WORK REQUIRED
Tally the lines below that contain the word "constraint". Only the total should be given.

RECORDS
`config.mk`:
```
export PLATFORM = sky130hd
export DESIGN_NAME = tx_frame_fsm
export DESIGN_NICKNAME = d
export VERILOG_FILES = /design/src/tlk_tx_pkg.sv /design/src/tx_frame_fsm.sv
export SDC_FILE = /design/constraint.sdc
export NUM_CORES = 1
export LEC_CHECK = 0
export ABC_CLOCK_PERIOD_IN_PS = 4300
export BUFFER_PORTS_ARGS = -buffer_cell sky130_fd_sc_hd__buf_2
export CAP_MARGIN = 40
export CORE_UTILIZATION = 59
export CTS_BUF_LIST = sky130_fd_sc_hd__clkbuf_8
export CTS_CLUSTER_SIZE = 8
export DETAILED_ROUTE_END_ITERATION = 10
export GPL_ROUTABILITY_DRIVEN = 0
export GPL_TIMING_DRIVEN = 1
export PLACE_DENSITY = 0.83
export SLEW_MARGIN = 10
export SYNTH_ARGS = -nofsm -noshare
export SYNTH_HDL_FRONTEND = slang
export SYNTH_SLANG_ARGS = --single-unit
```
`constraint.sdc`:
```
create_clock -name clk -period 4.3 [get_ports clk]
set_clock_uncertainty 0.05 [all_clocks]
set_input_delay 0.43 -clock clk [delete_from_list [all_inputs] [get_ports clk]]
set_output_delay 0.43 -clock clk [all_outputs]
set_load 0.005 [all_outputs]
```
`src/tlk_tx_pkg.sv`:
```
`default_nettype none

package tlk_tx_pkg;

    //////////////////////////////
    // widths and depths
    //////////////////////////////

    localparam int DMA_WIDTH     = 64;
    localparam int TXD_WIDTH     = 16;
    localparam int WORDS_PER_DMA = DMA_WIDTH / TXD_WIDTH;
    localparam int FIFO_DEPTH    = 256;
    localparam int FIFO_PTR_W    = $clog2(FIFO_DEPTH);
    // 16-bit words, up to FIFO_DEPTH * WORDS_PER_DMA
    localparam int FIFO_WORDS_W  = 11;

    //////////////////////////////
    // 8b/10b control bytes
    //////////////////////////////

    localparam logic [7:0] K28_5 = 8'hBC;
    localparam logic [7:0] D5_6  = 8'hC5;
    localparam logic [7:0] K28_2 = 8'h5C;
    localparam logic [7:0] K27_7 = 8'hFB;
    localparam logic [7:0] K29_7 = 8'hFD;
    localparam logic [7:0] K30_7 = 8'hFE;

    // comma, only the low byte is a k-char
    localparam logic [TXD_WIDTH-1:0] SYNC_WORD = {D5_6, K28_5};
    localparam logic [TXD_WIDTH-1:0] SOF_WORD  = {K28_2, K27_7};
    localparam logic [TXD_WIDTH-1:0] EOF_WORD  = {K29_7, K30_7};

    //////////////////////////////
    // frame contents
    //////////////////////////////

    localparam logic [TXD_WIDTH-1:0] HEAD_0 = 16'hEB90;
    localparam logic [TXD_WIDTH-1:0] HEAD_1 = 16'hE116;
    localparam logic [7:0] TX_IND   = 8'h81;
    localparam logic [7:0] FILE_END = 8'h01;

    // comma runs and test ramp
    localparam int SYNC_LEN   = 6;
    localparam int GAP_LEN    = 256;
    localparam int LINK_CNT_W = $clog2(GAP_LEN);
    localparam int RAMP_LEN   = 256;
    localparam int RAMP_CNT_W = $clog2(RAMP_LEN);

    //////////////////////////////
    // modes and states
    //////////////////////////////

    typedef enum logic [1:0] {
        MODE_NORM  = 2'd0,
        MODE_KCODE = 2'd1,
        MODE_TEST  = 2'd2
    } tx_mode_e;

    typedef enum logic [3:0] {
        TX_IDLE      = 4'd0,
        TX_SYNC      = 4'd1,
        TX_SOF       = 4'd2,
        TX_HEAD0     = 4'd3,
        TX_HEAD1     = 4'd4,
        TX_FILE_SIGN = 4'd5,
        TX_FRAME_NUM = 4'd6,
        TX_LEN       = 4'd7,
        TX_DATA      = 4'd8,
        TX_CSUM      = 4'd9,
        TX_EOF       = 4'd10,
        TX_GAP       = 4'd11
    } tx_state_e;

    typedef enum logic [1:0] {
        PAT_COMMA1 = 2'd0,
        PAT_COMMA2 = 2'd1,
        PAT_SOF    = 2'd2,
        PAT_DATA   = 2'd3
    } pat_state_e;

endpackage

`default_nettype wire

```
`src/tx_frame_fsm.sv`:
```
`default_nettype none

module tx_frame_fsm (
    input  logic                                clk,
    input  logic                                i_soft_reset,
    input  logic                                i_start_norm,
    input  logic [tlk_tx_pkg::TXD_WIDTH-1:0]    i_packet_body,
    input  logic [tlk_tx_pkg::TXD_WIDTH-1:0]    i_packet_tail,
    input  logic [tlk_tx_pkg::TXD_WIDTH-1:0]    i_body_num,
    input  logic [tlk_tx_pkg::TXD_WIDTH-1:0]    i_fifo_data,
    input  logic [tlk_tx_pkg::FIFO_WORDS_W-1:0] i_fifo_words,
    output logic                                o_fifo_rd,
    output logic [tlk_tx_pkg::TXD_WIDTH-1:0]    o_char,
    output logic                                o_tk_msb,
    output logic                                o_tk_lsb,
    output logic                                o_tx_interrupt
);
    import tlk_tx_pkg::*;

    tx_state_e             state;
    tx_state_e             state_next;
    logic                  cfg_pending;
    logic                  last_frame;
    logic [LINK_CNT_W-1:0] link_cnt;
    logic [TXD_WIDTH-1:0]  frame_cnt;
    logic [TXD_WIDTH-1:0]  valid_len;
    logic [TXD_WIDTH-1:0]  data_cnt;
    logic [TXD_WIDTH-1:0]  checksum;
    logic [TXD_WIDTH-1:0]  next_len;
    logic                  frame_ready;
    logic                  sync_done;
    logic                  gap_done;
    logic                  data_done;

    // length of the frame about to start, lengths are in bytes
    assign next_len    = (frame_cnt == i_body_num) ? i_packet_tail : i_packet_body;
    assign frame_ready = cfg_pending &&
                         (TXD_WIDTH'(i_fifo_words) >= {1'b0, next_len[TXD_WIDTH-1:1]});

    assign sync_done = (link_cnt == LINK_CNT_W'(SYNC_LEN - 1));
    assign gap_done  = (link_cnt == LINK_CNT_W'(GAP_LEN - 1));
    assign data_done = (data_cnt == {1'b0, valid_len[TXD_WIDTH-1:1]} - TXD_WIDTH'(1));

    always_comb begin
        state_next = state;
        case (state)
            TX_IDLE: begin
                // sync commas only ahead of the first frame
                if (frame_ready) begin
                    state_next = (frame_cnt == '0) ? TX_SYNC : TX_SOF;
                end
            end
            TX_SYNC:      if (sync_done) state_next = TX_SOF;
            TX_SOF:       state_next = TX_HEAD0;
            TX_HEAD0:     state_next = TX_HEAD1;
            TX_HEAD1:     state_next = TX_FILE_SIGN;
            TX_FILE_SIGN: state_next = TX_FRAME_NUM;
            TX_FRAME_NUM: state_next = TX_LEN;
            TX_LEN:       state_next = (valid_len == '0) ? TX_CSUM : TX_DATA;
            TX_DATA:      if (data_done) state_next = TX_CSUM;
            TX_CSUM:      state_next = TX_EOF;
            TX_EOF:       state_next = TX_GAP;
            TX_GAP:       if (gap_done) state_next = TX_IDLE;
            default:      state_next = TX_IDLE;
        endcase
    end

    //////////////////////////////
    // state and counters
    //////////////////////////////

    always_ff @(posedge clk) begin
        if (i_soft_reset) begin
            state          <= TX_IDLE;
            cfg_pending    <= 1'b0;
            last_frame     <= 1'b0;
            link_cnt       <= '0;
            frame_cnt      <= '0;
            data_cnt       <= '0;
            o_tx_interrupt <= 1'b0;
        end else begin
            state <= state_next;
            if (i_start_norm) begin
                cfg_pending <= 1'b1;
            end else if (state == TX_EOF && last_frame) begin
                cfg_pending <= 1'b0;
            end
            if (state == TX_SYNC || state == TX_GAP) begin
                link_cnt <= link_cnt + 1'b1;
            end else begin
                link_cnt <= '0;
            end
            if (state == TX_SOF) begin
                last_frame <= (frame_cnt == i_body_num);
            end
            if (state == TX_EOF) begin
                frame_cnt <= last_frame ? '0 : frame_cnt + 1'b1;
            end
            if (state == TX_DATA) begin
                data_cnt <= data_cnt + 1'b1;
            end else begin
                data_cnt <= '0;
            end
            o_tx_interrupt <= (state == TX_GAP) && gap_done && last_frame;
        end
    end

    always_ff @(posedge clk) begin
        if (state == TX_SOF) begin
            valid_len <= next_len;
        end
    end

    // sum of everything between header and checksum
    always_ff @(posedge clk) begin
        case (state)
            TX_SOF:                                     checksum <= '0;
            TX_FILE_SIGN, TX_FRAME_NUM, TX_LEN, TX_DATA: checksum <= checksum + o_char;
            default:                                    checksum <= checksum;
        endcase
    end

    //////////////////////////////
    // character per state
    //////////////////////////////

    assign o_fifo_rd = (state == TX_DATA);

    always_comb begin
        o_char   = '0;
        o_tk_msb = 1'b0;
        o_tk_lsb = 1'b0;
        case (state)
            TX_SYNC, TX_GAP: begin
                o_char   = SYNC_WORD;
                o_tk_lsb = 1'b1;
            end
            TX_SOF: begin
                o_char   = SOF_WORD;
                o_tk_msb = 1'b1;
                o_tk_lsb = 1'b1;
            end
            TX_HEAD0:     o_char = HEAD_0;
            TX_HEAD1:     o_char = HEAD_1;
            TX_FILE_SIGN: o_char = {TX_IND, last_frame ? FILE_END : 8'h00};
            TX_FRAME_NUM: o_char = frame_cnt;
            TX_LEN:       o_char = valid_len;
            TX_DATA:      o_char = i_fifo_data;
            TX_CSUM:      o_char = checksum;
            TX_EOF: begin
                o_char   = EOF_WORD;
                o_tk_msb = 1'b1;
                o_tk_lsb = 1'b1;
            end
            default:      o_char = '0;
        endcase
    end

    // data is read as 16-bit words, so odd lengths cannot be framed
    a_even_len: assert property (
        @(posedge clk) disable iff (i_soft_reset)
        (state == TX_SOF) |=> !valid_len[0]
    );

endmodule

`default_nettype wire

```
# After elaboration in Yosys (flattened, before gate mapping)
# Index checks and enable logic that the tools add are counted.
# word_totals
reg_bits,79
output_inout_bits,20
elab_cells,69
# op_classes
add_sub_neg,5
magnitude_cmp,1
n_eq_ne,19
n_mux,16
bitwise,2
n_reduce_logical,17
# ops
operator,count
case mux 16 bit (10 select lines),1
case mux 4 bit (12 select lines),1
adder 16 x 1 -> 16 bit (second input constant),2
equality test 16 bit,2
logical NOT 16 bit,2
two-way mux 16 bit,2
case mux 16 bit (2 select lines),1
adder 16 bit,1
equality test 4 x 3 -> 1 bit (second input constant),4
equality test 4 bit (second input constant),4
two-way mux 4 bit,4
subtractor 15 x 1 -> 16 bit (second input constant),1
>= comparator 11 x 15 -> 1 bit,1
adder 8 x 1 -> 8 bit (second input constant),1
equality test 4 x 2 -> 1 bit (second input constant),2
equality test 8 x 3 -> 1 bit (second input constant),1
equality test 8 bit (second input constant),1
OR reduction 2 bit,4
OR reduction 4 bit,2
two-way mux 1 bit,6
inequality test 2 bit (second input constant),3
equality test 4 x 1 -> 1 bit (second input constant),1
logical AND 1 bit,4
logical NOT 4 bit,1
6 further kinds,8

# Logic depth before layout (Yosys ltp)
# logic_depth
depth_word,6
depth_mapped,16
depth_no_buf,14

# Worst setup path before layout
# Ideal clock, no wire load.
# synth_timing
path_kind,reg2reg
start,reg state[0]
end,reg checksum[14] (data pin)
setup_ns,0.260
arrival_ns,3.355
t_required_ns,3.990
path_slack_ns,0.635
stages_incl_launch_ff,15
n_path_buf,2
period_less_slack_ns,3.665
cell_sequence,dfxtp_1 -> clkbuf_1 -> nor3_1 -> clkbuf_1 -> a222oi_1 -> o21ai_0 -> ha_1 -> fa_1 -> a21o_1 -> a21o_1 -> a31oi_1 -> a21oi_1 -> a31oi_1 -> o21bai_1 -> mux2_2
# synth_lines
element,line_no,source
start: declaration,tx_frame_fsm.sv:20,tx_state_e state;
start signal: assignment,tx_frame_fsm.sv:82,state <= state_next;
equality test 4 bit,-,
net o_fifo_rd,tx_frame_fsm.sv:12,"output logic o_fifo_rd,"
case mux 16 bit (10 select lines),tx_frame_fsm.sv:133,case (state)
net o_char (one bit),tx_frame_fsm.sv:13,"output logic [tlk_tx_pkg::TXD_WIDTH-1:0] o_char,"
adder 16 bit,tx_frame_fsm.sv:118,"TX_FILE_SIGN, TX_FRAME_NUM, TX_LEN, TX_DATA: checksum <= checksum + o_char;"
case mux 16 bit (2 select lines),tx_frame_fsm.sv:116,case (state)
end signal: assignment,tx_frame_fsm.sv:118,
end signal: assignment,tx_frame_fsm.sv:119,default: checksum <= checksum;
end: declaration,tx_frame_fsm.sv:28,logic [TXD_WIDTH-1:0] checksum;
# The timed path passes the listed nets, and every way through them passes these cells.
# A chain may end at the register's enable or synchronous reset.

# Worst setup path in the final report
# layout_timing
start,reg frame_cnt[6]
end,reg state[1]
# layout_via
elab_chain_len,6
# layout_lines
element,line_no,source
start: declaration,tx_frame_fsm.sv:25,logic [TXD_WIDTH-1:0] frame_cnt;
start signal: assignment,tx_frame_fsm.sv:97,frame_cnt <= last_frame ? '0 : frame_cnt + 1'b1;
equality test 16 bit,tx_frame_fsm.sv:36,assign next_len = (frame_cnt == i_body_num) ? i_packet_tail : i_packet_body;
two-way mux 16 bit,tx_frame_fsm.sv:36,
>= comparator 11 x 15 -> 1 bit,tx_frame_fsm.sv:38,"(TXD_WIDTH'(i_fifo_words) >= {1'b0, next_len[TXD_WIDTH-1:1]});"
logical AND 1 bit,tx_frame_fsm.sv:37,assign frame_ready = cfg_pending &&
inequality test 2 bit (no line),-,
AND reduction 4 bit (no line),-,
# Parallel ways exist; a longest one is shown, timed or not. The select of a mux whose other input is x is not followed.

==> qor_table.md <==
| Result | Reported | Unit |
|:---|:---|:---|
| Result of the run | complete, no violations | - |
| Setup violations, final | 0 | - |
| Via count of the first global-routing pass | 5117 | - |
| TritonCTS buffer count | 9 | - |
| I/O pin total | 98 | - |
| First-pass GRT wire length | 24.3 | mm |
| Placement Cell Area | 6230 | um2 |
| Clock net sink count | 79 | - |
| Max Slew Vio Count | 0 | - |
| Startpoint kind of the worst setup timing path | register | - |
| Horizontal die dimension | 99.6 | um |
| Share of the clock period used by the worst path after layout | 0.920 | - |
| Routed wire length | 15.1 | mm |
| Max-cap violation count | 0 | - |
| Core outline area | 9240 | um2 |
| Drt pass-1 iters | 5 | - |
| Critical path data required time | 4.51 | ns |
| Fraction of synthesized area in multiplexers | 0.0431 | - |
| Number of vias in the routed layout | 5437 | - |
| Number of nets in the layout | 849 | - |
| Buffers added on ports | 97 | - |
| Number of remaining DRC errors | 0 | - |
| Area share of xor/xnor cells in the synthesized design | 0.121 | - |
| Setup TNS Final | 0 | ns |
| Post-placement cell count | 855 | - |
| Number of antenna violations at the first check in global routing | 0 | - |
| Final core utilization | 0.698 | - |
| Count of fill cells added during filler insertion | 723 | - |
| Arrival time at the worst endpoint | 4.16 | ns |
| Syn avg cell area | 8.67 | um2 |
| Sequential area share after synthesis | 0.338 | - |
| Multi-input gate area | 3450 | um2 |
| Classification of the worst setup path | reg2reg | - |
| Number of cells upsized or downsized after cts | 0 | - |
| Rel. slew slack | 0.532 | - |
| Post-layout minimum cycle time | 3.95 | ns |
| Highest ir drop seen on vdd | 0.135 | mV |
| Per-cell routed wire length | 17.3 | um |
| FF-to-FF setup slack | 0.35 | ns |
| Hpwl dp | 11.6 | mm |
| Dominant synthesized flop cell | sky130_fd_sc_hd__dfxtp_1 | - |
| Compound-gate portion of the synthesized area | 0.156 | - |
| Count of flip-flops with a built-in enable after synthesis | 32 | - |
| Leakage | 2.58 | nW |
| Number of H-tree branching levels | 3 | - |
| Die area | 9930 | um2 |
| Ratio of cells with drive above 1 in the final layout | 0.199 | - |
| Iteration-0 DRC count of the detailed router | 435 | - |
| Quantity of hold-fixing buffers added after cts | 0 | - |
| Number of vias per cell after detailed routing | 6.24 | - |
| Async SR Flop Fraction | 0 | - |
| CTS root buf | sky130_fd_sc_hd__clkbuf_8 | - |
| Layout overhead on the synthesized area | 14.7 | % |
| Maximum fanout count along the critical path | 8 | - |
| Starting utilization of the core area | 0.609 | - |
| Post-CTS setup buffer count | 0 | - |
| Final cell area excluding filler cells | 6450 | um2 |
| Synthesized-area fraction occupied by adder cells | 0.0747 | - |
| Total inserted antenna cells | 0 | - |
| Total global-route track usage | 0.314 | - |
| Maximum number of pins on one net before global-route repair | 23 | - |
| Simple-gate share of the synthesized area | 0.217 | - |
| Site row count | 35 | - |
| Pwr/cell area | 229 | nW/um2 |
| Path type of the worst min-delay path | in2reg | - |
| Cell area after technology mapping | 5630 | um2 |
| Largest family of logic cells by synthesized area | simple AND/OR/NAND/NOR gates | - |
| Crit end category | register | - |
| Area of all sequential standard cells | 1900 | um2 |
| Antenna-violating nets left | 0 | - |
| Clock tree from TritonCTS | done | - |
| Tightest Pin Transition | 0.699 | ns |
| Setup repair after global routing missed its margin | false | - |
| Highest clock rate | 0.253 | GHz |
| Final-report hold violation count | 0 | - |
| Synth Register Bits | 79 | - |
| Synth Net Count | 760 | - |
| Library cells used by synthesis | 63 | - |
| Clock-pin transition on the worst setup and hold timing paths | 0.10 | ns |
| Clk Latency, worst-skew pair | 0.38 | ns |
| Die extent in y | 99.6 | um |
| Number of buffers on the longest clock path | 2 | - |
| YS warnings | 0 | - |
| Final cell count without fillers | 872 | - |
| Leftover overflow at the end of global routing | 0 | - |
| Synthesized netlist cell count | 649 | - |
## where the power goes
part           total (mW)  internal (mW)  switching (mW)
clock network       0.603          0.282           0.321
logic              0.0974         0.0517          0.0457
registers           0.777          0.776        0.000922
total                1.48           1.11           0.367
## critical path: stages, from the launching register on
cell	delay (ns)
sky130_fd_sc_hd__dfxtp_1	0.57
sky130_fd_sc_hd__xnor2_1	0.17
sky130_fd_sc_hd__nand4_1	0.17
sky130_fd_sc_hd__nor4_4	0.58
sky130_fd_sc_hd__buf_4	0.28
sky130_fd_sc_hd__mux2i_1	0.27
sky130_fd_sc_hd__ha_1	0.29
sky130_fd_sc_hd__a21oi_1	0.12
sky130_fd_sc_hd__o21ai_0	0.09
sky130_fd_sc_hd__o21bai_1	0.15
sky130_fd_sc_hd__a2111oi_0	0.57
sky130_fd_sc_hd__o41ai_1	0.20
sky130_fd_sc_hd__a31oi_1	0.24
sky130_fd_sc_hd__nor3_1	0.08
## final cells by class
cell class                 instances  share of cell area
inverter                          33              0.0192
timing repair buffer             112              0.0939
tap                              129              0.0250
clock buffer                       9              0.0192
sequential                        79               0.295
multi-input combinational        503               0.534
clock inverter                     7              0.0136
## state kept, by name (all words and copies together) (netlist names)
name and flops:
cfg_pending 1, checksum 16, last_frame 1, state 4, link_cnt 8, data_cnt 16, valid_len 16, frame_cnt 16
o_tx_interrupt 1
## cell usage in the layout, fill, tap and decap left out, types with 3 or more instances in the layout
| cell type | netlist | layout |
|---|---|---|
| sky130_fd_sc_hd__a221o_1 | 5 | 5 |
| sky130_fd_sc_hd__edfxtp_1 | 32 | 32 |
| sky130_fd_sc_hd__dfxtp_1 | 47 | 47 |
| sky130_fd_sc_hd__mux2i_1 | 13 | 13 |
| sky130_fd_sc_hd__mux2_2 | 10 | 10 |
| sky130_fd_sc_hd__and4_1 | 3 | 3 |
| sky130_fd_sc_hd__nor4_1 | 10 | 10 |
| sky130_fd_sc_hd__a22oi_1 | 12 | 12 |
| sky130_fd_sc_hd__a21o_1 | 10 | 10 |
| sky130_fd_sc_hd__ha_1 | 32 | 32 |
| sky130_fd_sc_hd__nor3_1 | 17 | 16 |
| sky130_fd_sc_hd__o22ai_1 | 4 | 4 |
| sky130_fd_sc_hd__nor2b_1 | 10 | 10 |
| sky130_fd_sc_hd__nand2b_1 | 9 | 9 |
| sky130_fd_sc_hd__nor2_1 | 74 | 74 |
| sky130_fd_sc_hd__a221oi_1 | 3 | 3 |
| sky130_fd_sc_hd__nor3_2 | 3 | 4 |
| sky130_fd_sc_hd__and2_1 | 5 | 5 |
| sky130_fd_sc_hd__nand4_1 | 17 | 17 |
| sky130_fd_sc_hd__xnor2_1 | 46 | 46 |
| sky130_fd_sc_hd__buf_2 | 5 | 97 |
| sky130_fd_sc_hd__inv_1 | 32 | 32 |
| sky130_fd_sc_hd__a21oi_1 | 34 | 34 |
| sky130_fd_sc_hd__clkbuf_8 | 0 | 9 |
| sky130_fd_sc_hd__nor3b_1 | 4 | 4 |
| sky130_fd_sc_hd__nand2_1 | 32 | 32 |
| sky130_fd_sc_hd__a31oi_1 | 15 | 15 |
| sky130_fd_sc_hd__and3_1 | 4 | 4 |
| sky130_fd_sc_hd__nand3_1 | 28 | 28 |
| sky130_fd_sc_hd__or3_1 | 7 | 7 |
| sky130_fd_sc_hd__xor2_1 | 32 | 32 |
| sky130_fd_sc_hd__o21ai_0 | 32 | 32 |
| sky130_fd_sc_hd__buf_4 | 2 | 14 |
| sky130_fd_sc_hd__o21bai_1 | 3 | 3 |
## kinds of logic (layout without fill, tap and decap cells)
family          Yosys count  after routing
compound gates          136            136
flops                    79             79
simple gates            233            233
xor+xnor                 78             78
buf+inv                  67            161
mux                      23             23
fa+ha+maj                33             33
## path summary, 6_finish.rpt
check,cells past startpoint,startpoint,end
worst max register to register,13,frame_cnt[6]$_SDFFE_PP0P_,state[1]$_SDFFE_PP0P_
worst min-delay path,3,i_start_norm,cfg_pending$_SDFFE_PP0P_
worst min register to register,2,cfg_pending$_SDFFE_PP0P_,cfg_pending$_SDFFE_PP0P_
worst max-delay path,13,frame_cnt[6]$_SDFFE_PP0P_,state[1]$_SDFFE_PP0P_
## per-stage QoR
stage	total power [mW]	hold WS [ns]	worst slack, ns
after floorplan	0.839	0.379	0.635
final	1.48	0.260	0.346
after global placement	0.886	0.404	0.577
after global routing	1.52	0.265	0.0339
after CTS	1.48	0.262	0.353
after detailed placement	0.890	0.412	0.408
...
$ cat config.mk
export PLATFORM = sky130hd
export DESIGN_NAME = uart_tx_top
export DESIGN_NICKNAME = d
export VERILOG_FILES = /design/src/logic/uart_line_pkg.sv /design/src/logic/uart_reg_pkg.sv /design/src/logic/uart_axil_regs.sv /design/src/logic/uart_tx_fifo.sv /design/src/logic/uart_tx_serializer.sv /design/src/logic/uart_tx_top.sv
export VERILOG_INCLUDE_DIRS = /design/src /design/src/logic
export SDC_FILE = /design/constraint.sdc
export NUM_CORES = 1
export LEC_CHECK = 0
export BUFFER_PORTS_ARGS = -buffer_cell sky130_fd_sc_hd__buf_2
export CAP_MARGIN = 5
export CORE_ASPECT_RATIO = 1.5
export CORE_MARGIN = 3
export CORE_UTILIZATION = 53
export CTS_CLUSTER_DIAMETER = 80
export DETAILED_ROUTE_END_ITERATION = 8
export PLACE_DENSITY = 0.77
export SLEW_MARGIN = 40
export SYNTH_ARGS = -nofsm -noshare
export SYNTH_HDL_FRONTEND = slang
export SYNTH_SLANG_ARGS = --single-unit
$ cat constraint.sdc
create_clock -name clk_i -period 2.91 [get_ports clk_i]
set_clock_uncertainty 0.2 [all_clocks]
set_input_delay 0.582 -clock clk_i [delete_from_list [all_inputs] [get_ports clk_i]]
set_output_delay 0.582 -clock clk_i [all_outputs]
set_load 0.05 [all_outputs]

PROBLEM SOLUTION
4